The focus of this study is twofold: First, we assess the effect of hot temperatures on decision quality, and second, we answer the question whether peoples’ stated experiences regarding these temperatures are related to this decision quality. In this study, we assessed the effect of adverse temperature by manipulation of the indoor temperature to 28° C over a two-hour period, compared to a control temperature of 22° C.
From the expectation that rational decision-making would suffer under adverse temperatures, more reliance on intuition would lead to a lower score on the Cognitive Reflection Task and to more biased responses in the Heuristic Battery. However, no significant difference on performance between the hot and control conditions were identified in this study. When looking at risk, a factor often associated with decisional quality and furthermore proposed to be correlated with the intuition-rational trade-off (Reference Leith and BaumeisterLeith & Baumeister, 1996), we observe only an increase of risk preference in hot conditions for women.
Comparing these results with self-reported measures show some essential discrepancies. First, in our sample, only men find the hot condition significantly less satisfactory as compared to the control condition. Women do not seem to make a distinction between conditions. Furthermore, when asking to what extent temperature has an influence on performance, men predict that the hot temperature significantly hinders their performance. Again, women do not make this distinction.

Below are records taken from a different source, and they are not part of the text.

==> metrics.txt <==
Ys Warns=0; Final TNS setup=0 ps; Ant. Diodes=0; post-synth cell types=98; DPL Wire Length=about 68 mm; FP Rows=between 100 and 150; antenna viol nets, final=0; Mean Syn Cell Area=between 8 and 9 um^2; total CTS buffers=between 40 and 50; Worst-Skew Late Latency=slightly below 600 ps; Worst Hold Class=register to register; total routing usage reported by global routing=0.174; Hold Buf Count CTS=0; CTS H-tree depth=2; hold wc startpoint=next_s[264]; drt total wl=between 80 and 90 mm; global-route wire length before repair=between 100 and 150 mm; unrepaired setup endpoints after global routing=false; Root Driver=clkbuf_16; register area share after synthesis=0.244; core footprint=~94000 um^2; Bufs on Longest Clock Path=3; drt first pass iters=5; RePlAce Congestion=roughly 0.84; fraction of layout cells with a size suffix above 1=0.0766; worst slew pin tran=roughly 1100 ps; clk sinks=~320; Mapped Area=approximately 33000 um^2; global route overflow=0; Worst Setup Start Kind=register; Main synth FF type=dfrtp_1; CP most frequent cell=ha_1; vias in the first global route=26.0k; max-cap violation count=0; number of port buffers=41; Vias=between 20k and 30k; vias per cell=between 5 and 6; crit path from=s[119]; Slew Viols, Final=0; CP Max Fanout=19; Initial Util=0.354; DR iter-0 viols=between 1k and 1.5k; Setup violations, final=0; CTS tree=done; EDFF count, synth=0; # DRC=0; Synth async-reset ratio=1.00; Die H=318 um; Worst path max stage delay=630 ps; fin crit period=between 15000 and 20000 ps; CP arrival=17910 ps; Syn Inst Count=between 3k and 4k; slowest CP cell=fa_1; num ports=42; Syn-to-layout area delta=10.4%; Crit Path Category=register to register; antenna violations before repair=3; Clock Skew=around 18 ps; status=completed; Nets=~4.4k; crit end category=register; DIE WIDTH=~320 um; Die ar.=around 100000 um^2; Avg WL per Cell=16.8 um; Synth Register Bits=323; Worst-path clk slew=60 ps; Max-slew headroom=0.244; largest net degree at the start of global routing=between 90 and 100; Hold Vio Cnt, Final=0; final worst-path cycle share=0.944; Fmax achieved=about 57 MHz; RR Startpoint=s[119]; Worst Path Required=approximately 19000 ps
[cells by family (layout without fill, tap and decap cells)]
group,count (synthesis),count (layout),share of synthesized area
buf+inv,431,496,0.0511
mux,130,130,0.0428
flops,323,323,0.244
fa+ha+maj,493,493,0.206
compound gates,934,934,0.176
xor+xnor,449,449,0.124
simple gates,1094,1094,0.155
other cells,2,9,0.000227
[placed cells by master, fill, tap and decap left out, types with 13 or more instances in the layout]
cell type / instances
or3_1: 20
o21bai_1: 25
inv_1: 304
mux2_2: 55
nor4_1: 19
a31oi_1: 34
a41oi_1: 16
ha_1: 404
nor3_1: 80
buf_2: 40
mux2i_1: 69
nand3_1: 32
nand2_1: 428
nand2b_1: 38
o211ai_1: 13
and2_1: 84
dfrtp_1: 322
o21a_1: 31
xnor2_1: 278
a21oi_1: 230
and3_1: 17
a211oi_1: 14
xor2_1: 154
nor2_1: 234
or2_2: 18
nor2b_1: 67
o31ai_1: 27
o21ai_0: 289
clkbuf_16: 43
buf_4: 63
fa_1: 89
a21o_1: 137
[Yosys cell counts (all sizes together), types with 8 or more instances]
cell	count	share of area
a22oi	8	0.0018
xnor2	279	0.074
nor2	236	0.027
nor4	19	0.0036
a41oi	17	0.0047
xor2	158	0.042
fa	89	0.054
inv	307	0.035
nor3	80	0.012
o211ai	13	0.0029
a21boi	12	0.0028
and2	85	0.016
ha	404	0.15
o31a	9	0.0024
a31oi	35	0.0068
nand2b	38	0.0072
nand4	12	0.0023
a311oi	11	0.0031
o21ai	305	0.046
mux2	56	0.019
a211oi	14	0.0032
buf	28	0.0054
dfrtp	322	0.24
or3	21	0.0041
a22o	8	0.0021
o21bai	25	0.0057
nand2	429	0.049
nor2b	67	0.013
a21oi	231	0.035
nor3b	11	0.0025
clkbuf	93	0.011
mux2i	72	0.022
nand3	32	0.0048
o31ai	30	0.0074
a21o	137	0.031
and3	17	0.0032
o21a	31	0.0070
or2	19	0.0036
==> src/srh_params.svh <==
// constants for the serial register-access host: codes, field positions and timing
`ifndef SRH_PARAMS_SVH
`define SRH_PARAMS_SVH

// ----------------------------------------------------------------
// frame encoding
// ----------------------------------------------------------------
`define SRH_CMD_READ 8'h0b
`define SRH_CMD_WRITE 8'h02
`define SRH_ADDR_W 14
`define SRH_DIR_HI 15
`define SRH_DIR_LO 14
`define SRH_DIR_INC 2'h0
`define SRH_DIR_RSVD 2'h1
`define SRH_DIR_DEC 2'h2
`define SRH_DIR_STATIC 2'h3
`define SRH_DUMMY_BYTE 8'h00
`define SRH_TEST_ADDR 14'h0000

// ----------------------------------------------------------------
// timing
// ----------------------------------------------------------------
`define SRH_CLK_NS 40
`define SRH_SCK_HALF_NS 120
`define SRH_SCK_HALF_CYC (`SRH_SCK_HALF_NS / `SRH_CLK_NS)
`define SRH_CS_IDLE_NS 50
`define SRH_CS_IDLE_CYC ((`SRH_CS_IDLE_NS + `SRH_CLK_NS - 1) / `SRH_CLK_NS)

`endif

==> src/srh_pkg.sv <==
// types shared by the serial register-access host
`include "srh_params.svh"
package srh_pkg;
    typedef struct packed {
        logic write;
        logic mode3;
        logic [1:0] dir;
        logic [`SRH_ADDR_W-1:0] addr;
        logic [7:0] len;
    } srh_req_t;

    typedef enum logic [3:0] {
        ST_BOOT,
        ST_IDLE,
        ST_SETUP,
        ST_INSTR,
        ST_ADDR_HI,
        ST_ADDR_LO,
        ST_DUMMY,
        ST_DATA,
        ST_END,
        ST_GAP
    } srh_state_t;
endpackage

==> src/srh_byte_engine.sv <==
// one-byte shifter: makes the serial clock, launches and samples one byte
`include "srh_params.svh"
module srh_byte_engine (
    input wire logic clk,
    input wire logic rst_n,
    input wire logic start,
    input wire logic [7:0] tx,
    input wire logic mode3,
    input wire logic miso_pin,
    output logic sclk,
    output logic mosi,
    output logic busy,
    output logic done,
    output logic [7:0] rx
);
    import srh_pkg::*;

    logic miso_q1, miso_q2;
    logic hi, next_hi, next_sclk, next_mosi, next_busy, next_done;
    logic [1:0] ph, next_ph;
    logic [2:0] bit_cnt, next_bit_cnt;
    logic [7:0] sh, next_sh, next_rx;

    // ----------------------------------------------------------------
    // bit sequencing
    // ----------------------------------------------------------------
    // each bit is a low half then a high half, so mode 0 and mode 3 share
    // one sequence and differ only in the level left between bytes
    always_comb begin
        next_hi = hi;
        next_sclk = sclk;
        next_mosi = mosi;
        next_busy = busy;
        next_done = 1'b0;
        next_ph = ph;
        next_bit_cnt = bit_cnt;
        next_sh = sh;
        next_rx = rx;
        if (!busy) begin
            next_sclk = mode3;
            if (start) begin
                next_busy = 1'b1;
                next_sh = tx;
                next_mosi = tx[7];
                next_sclk = 1'b0;
                next_hi = 1'b0;
                next_ph = 2'h0;
                next_bit_cnt = 3'h0;
            end
        end else if (ph == 2'(`SRH_SCK_HALF_CYC - 1)) begin
            next_ph = 2'h0;
            if (!hi) begin
                next_hi = 1'b1;
                next_sclk = 1'b1;
            end else begin
                // sampled at the end of the high half: the synchroniser
                // delay still lands inside the bit the slave launched
                next_sh = {sh[6:0], miso_q2};
                next_hi = 1'b0;
                if (bit_cnt == 3'h7) begin
                    next_busy = 1'b0;
                    next_done = 1'b1;
                    next_rx = {sh[6:0], miso_q2};
                    next_sclk = mode3;
                end else begin
                    next_bit_cnt = bit_cnt + 3'h1;
                    next_sclk = 1'b0;
                    next_mosi = sh[6];
                end
            end
        end else begin
            next_ph = ph + 2'h1;
        end
    end

    always_ff @(posedge clk or negedge rst_n) begin
        if (!rst_n) begin
            miso_q1 <= 1'b1;
            miso_q2 <= 1'b1;
            hi <= 1'b0;
            sclk <= 1'b0;
            mosi <= 1'b0;
            busy <= 1'b0;
            done <= 1'b0;
            ph <= 2'h0;
            bit_cnt <= 3'h0;
            sh <= 8'h00;
            rx <= 8'h00;
        end else begin
            miso_q1 <= miso_pin;
            miso_q2 <= miso_q1;
            hi <= next_hi;
            sclk <= next_sclk;
            mosi <= next_mosi;
            busy <= next_busy;
            done <= next_done;
            ph <= next_ph;
            bit_cnt <= next_bit_cnt;
            sh <= next_sh;
            rx <= next_rx;
        end
    end
endmodule

==> src/srh_host.sv <==
// serial master that reads and writes the device registers over one data lane
//
// Summary of operation
// - frame spans select low; clock idles low or high at select edges.
// - every frame opens with an eight-bit instruction byte.
// - two address bytes follow: 14-bit byte address, bits 15:14 direction.
// - reads carry one dummy byte of eight clocks after the address.
// - data follows dummy for reads, address for writes; one or more bytes.
// - msb first within bytes, address high byte first.
// - select stays high at least 50 ns between frames.
// - only codes 0Bh read and 02h write are ever sent.
// - single lane, serial clock no faster than 25 MHz.
// - first access after initialization is a throwaway test-register read.
`include "srh_params.svh"
module srh_host #(
    parameter logic [`SRH_ADDR_W-1:0] TEST_ADDR = `SRH_TEST_ADDR
) (
    input wire logic clk,
    input wire logic rst_n,
    input wire logic req_valid,
    output logic req_ready,
    input srh_pkg::srh_req_t req,
    input wire logic wdata_valid,
    output logic wdata_ready,
    input wire logic [7:0] wdata,
    output logic rdata_valid,
    output logic [7:0] rdata,
    output logic boot_done,
    output logic spi_sclk,
    output logic spi_cs_n,
    output logic spi_mosi,
    input wire logic spi_miso
);
    import srh_pkg::*;

    srh_state_t state, next_state;
    srh_req_t cur, next_cur;
    logic inflight, next_inflight;
    logic is_boot, next_is_boot;
    logic cs_n, next_cs_n;
    logic next_boot_done, next_rdata_valid;
    logic [7:0] next_rdata;
    logic [7:0] cnt, next_cnt;
    logic [1:0] gap, next_gap;
    logic eng_start, eng_busy, eng_done;
    logic [7:0] eng_tx, eng_rx;

    // ----------------------------------------------------------------
    // header bytes
    // ----------------------------------------------------------------
    function automatic logic [7:0] header_byte(input srh_state_t st, input srh_req_t r);
        logic [7:0] b;
        b = `SRH_DUMMY_BYTE;
        case (st)
            ST_INSTR: b = r.write ? `SRH_CMD_WRITE : `SRH_CMD_READ;
            ST_ADDR_HI: b = {r.dir, r.addr[`SRH_ADDR_W-1:8]};
            ST_ADDR_LO: b = r.addr[7:0];
            default: b = `SRH_DUMMY_BYTE;
        endcase
        return b;
    endfunction

    function automatic srh_state_t after_header(input srh_state_t st, input srh_req_t r);
        srh_state_t n;
        n = ST_DATA;
        case (st)
            ST_INSTR: n = ST_ADDR_HI;
            ST_ADDR_HI: n = ST_ADDR_LO;
            ST_ADDR_LO: n = r.write ? ST_DATA : ST_DUMMY;
            default: n = ST_DATA;
        endcase
        return n;
    endfunction

    // ----------------------------------------------------------------
    // frame sequencing
    // ----------------------------------------------------------------
    always_comb begin
        next_state = state;
        next_cur = cur;
        next_inflight = inflight;
        next_is_boot = is_boot;
        next_cs_n = cs_n;
        next_boot_done = boot_done;
        next_rdata_valid = 1'b0;
        next_rdata = rdata;
        next_cnt = cnt;
        next_gap = gap;
        eng_start = 1'b0;
        eng_tx = `SRH_DUMMY_BYTE;
        req_ready = 1'b0;
        wdata_ready = 1'b0;
        case (state)
            ST_BOOT: begin
                // one throwaway read before any user traffic
                next_cur.write = 1'b0;
                next_cur.mode3 = 1'b0;
                next_cur.dir = `SRH_DIR_STATIC;
                next_cur.addr = TEST_ADDR;
                next_cur.len = 8'h00;
                next_cnt = 8'h00;
                next_is_boot = 1'b1;
                next_state = ST_SETUP;
            end
            ST_IDLE: begin
                req_ready = 1'b1;
                if (req_valid) begin
                    next_cur = req;
                    next_cnt = req.len;
                    next_is_boot = 1'b0;
                    next_state = ST_SETUP;
                end
            end
            ST_SETUP: begin
                // a mode change moves the clock to its new idle level first;
                // select waits for that so the two never share an edge
                if (!eng_busy && spi_sclk == cur.mode3) begin
                    next_cs_n = 1'b0;
                    next_state = ST_INSTR;
                end
            end
            ST_INSTR, ST_ADDR_HI, ST_ADDR_LO, ST_DUMMY: begin
                eng_tx = header_byte(state, cur);
                if (!inflight) begin
                    eng_start = 1'b1;
                    next_inflight = 1'b1;
                end else if (eng_done) begin
                    next_inflight = 1'b0;
                    next_state = after_header(state, cur);
                end
            end
            ST_DATA: begin
                if (!inflight) begin
                    if (cur.write) begin
                        // clocks pause with select low until data arrives
                        wdata_ready = 1'b1;
                        eng_tx = wdata;
                        if (wdata_valid) begin
                            eng_start = 1'b1;
                            next_inflight = 1'b1;
                        end
                    end else begin
                        eng_start = 1'b1;
                        next_inflight = 1'b1;
                    end
                end else if (eng_done) begin
                    next_inflight = 1'b0;
                    if (!cur.write && !is_boot) begin
                        next_rdata = eng_rx;
                        next_rdata_valid = 1'b1;
                    end
                    if (cnt == 8'h00) begin
                        next_state = ST_END;
                    end else begin
                        next_cnt = cnt - 8'h01;
                    end
                end
            end
            ST_END: begin
                // select rises only after whole bytes, so no register is torn
                next_cs_n = 1'b1;
                next_gap = 2'h0;
                next_state = ST_GAP;
            end
            ST_GAP: begin
                if (gap == 2'(`SRH_CS_IDLE_CYC - 1)) begin
                    if (is_boot) begin
                        next_boot_done = 1'b1;
                    end
                    next_state = ST_IDLE;
                end else begin
                    next_gap = gap + 2'h1;
                end
            end
            default: begin
                next_cs_n = 1'b1;
                next_inflight = 1'b0;
                next_state = ST_IDLE;
            end
        endcase
    end

    always_ff @(posedge clk or negedge rst_n) begin
        if (!rst_n) begin
            state <= ST_BOOT;
            cur <= '0;
            inflight <= 1'b0;
            is_boot <= 1'b0;
            cs_n <= 1'b1;
            boot_done <= 1'b0;
            rdata_valid <= 1'b0;
            rdata <= 8'h00;
            cnt <= 8'h00;
            gap <= 2'h0;
        end else begin
            state <= next_state;
            cur <= next_cur;
            inflight <= next_inflight;
            is_boot <= next_is_boot;
            cs_n <= next_cs_n;
            boot_done <= next_boot_done;
            rdata_valid <= next_rdata_valid;
            rdata <= next_rdata;
            cnt <= next_cnt;
            gap <= next_gap;
        end
    end

    assign spi_cs_n = cs_n;

    // ----------------------------------------------------------------
    // bit engine: clock is clk divided by six, two half periods of three cycles each, well under 25 MHz
    // ----------------------------------------------------------------
    srh_byte_engine u_engine (
        .clk(clk),
        .rst_n(rst_n),
        .start(eng_start),
        .tx(eng_tx),
        .mode3(cur.mode3),
        .miso_pin(spi_miso),
        .sclk(spi_sclk),
        .mosi(spi_mosi),
        .busy(eng_busy),
        .done(eng_done),
        .rx(eng_rx)
    );
endmodule

==> config.mk <==
export PLATFORM = sky130hd
export DESIGN_NAME = srh_host
export DESIGN_NICKNAME = d
export VERILOG_FILES = /design/src/srh_pkg.sv /design/src/srh_byte_engine.sv /design/src/srh_host.sv
export VERILOG_INCLUDE_DIRS = /design/src
export SDC_FILE = /design/constraint.sdc
export NUM_CORES = 1
export LEC_CHECK = 0
export ABC_AREA = 1
export BUFFER_PORTS_ARGS = -buffer_cell sky130_fd_sc_hd__buf_2
export CAP_MARGIN = 20
export CORE_MARGIN = 2
export CORE_UTILIZATION = 45
export CTS_BUF_LIST = sky130_fd_sc_hd__clkbuf_8
export CTS_CLUSTER_SIZE = 28
export DETAILED_ROUTE_END_ITERATION = 12
export PLACE_DENSITY = 0.65
export RECOVER_POWER = 50
export SYNTH_ARGS = -nofsm -noshare
export SYNTH_HDL_FRONTEND = slang
export SYNTH_SLANG_ARGS = --single-unit
export TNS_END_PERCENT = 1
==> constraint.sdc <==
create_clock -name clk -period 4.2 [get_ports clk]
set_clock_uncertainty 0.05 [all_clocks]
set_input_delay 0.63 -clock clk [delete_from_list [all_inputs] [get_ports clk]]
set_output_delay 0.63 -clock clk [all_outputs]
set_load 0.01 [all_outputs]
==> impl_metrics.toml <==
[sta]
min_period_over_period_pct = 62.3
max_clock_freq_mhz = 382
setup_tns_ps = 0
tightest_slew_ps = 1910
relSlewSlack_pct = -27.6
finalHoldViolations = 0
holdWs_ps = 311
slew_violations = 37
grt_setup_unrepaired = "no"
fin_crit_ps = 2620
setup_violations = 0

[floorplanning]
rows = 32
die-area_um2 = 8800
initial_core_util_pct = 46.7
core_area_um2 = 7770
io_pins = 54
die_w_um = 93.8
die_h_um = 93.8

[placed_design]
place_hpwl_um = 6170
port_buffers = 53
gp_congestion = 1.00
place_inst = 593

[synthesis]
synth_compound_area_share_pct = 11.4
synthCells = 450
synth.distinct_cells = 35
synth_area_um2 = 3630
syn-mean-instance-area_um2 = 8.07
synth_top_family_by_area = "simple AND/OR/NAND/NOR gates"
seq_area_frac_synth_pct = 49.7
async_flop_share_pct = 100
synth-simple-area-share_pct = 30.6
synth-seq-cells = 72
synthAdderAreaFrac_pct = 1.38
synthMuxAreaShare_pct = 0
yosys_warnings = 0
syn_nets = 493
synth_xor_xnor_area_share_pct = 0
synth_edf_count = 0
synth_flop_cell = "dfrtp_1"

[setup_path]
r2r_start = "state[2]"
slowest_stage = "clkbuf_1"
cp_data_arrival_time_ps = 2910
cpPeakStageDelay_ps = 1340
start_kind = "input pin"
critical-path-top-delay-family = "buffers and inverters"
r2r_end = "u_engine.sh[3]"
rrSetupSlack_ps = 1760
reg2regPathDepth = 9
criticalPathCategory = "in -> async"
setup.worst_path.end_class = "asynchronous set/reset pin"
path_cells = "clkbuf_1 -> clkbuf_2"
path_max_fanout = 37
worstPathRequired_ps = 4500
critPathBufInv = 2

[clock_network]
insertion_delay_ps = 340
clockBufferDepth = 2
clkTransAtPathRegs_ps = 80
cts.sinks = 72
post_cts_resized = 0
cts_hold_buf = 0
post_cts_buffers = 0
cts_root_buf = "clkbuf_8"
cts_buffers = 9
h-tree-depth = 3
tritoncts = "done"

[min_path]
holdCritStartpoint = "u_engine.miso_q1"
hold_path.class = "reg -> reg"
min_to = "u_engine.miso_q2"
hold_path_depth = 0

[drt]
wirelength_um = 8290
drc = 0
detail_route.iter0.violations = 159
dr.pass1.iters = 4
wl_per_cell_um = 13.6
via_count = 3087
ant_nets = 0
avgViaCountPerCell = 5.07

[global_route]
grt.total_usage_pct = 20.3
grt_overflow = 0
grt_max_degree = 38
antenna_found_initial = 0
grt_pass1_vias = 2961
grt_pass1_wl_um = 13800

[power]
p_switching_mw = 1.10
share_seq_of_total_power_pct = 39.0
p_int_mw = 1.54
switching_share_pct = 41.6
ir_drop_v = 0.000321
cellPowerDensity_nw_per_um2 = 637
cellLeakagePower_nw = 2.07
power.total_mw = 2.64
pwr-share-comb_pct = 37.6
power_frac_clock_pct = 23.4

[cells_and_area]
n_antenna_cell = 0
multi_input_area_um2 = 1550
regArea_um2 = 1810
final_core_util_pct = 53.3
drive_gt1_share_pct = 16.8
stdcell_count = 609
nets = 545
syn2layout_area_growth_pct = 14.1
fillerInstances = 765

[status]
violations = "capacitance limit, slew limit"
status = "complete, but fails checks"

[flow_run]
cap_violations = 1
==> worst max-delay path by stage <==
stage / from / endpoint / slack, ps / cells past startpoint
after global placement: state[3] / cur[16] / 2070 / 7
after global routing: rst_n / is_boot / 1020 / 2
final: rst_n / u_engine.done / 1580 / 2
after CTS: state[3] / wdata_ready / 1670 / 6
after floorplan: state[3] / wdata_ready / 2450 / 6
after detailed placement: state[3] / cur[10] / 1950 / 7
==> layout by cell type (no fill, tap or decap) <==
master | synthesis | final
nor3_2 | 1 | 1
bufinv_16 | 0 | 2
nand2_4 | 2 | 1
nand2_2 | 5 | 5
buf_2 | 5 | 40
or2_2 | 2 | 2
a22o_1 | 14 | 14
nor2_1 | 23 | 24
a31oi_1 | 1 | 1
inv_2 | 4 | 4
inv_8 | 0 | 1
clkinv_4 | 0 | 3
a211oi_1 | 2 | 2
a21oi_1 | 2 | 2
o22a_1 | 2 | 2
inv_1 | 40 | 40
ha_1 | 4 | 4
dfrtp_1 | 69 | 69
clkbuf_8 | 0 | 9
nor3_1 | 3 | 3
nor2_2 | 3 | 3
nand2_1 | 158 | 159
o21ai_0 | 32 | 32
a21oi_4 | 1 | 1
clkinvlp_4 | 0 | 1
inv_4 | 2 | 2
nand3_1 | 39 | 39
o21ai_1 | 7 | 7
o22ai_1 | 1 | 1
a31o_2 | 1 | 1
dfstp_2 | 3 | 3
clkbuf_2 | 1 | 1
nand3_2 | 1 | 1
clkbuf_1 | 4 | 13
o31ai_1 | 2 | 2
nand4_1 | 8 | 8
nor2_4 | 4 | 4
==> routing by layer <==
layer  up-vias  track usage [%]  share of wire [%]
met4         0             10.3                2.9
met3        20             4.90                6.2
met5         -                0                  0
met2        84             30.5                 43
li1       1576                -                  -
met1      1407             27.5                 48
==> cell families after synthesis <==
| kind of cell | count (synthesis) |
|---|---|
| AND/OR/NAND/NOR | 250 |
| flip-flops | 72 |
| AO/OA/AOI/OAI | 65 |
| buffers and inverters | 59 |
| adder cells (fa/ha/maj) | 4 |
==> registers in the layout (all words and copies together), names as in the netlist, 2 cells and up <==
| signal | flops |
|---|---|
| cur | 18 |
| cnt | 8 |
| rdata | 8 |
| u_engine.rx | 8 |
| u_engine.sh | 7 |
| state | 4 |
| u_engine.bit_cnt | 3 |
| gap | 2 |
| u_engine.ph | 2 |
==> cells in the mapped netlist, types with 5 or more instances <==
library cell    n  share of area [%]
nand2_1       158                 16
nand4_1         8                1.4
inv_1          40                4.1
nor2_1         23                2.4
o21ai_1         7               0.96
buf_2           5               0.69
dfrtp_1        69                 48
nand3_1        39                5.4
nand2_2         5               0.86
o21ai_0        32                4.4
a22o_1         14                3.4
==> stage by stage <==
| stage | instance area [um2] | setup slack, ps |
|---|---|---|
| 4_1_cts | 4190 | 1670 |
| 3_5_place_dp | 3960 | 1950 |
| 3_3_place_gp | 3960 | 2070 |
| 2_1_floorplan | 3630 | 2450 |
| 5_1_grt | 4140 | 1020 |
| 6_report | 4140 | 1580 |
==> power by group through the flow <==
stage               clock, mW  combinational (mW)  sequential [mW]
floorplan                   0               0.835            0.964
global placement            0               0.983             1.04
detailed placement          0                1.00             1.04
CTS                     0.627                1.01             1.03
global route            0.662                1.14             1.05
finish                  0.616               0.992             1.03
==> cell type report <==
| type | count | share of cell area (%) |
|---|---|---|
| Clock buffer | 9 | 2.99 |
| Inverter | 46 | 4.29 |
| Timing Repair Buffer | 54 | 6.13 |
| Tap cell | 102 | 3.08 |
| Sequential cell | 72 | 43.6 |
| Multi-Input combinational cell | 319 | 37.4 |
| Clock inverter | 7 | 2.54 |
Note: power is estimated with default switching activity, not from simulation.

The discrepancy between self-report and actual behaviour is of crucial importance for the literature regarding the effects of indoor climate. Currently, self-reported measures are commonly used as a proxy for performance or productivity, yet this study shows that men are consistently overestimating the effect of adverse temperatures on performance. First, the discrepancy between the actual performance outcomes and the perceived hindrance from adverse temperature for men shows that men would have expected to have performed better in the control condition, which they did not. If policy makers would have assessed this self-perceived hindrance only, they might have spent significant effort and resources to improve indoor temperature conditions. In our study, however, we show that this would not result in an actual increase in performance.
On the domain of risk, we find that men assess their own daily willingness to take risk in general and in work situations to decrease when they are asked about this in the hot condition. This is surprising, since this measure is aimed at assessing the general self-reported risk preference, independent of any manipulation, and would thus be expected to be stable across conditions. For women, no significant difference between conditions is found. As for actual risk behavior, we find no difference between conditions for men.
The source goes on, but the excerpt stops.